§ **TO DO**
Your answer should consist only of the lines below from the one with "worst-setup-path-type = in2reg" through the one with "worst_r2r_endpoint = total[27]", copied exactly.

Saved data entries
- Opening Delimiter -
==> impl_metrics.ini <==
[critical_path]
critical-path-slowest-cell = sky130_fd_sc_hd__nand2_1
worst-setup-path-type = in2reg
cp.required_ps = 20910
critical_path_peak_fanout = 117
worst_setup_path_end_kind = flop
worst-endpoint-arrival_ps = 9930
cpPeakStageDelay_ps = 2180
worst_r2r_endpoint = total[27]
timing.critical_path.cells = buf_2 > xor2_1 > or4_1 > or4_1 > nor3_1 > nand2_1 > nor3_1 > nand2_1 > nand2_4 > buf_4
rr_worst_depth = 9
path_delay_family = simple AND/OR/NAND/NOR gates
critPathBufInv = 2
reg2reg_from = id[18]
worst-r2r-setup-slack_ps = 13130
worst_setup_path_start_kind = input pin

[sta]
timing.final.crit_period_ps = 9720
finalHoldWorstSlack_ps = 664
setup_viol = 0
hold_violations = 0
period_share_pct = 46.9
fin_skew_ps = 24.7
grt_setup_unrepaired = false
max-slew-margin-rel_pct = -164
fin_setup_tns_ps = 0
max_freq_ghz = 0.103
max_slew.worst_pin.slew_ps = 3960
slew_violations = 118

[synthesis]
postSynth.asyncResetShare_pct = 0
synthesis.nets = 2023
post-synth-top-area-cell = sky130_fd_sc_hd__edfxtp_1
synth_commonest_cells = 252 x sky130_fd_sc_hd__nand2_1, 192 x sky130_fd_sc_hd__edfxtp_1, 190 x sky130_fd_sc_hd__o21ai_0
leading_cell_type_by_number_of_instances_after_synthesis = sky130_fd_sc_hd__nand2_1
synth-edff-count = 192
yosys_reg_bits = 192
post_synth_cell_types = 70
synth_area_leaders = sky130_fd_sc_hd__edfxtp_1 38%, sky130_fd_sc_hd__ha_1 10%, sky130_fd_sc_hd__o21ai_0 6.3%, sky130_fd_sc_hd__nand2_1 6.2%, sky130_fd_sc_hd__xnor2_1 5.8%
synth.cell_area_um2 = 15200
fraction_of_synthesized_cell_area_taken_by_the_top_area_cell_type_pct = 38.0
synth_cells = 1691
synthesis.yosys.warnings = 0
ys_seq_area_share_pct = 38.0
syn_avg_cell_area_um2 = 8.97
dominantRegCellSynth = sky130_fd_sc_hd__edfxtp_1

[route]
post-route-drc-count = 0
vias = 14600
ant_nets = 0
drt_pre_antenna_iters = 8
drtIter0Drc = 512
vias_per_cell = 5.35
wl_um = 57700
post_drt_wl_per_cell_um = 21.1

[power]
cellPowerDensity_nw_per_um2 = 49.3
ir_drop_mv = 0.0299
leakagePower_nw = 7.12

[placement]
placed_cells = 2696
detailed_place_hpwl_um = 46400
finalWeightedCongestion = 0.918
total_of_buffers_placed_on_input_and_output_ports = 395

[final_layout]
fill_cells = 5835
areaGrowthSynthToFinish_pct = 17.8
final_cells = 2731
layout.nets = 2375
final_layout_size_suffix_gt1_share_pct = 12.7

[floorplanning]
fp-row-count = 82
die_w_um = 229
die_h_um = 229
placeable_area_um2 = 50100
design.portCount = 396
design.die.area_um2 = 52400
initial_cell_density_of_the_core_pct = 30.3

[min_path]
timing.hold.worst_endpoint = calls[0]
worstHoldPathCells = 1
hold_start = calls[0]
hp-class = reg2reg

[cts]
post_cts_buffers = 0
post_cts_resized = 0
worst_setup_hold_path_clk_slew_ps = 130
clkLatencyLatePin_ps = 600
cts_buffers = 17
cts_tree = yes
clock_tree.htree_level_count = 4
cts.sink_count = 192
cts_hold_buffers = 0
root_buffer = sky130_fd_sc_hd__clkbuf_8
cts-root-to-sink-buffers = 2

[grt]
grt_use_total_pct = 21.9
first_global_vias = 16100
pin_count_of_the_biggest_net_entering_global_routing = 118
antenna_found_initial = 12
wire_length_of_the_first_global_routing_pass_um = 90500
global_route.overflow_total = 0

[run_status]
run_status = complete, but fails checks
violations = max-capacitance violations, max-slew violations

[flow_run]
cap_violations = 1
- Closing Delimiter -
§ **SOLUTION**
worst-setup-path-type = in2reg
cp.required_ps = 20910
critical_path_peak_fanout = 117
worst_setup_path_end_kind = flop
worst-endpoint-arrival_ps = 9930
cpPeakStageDelay_ps = 2180
worst_r2r_endpoint = total[27]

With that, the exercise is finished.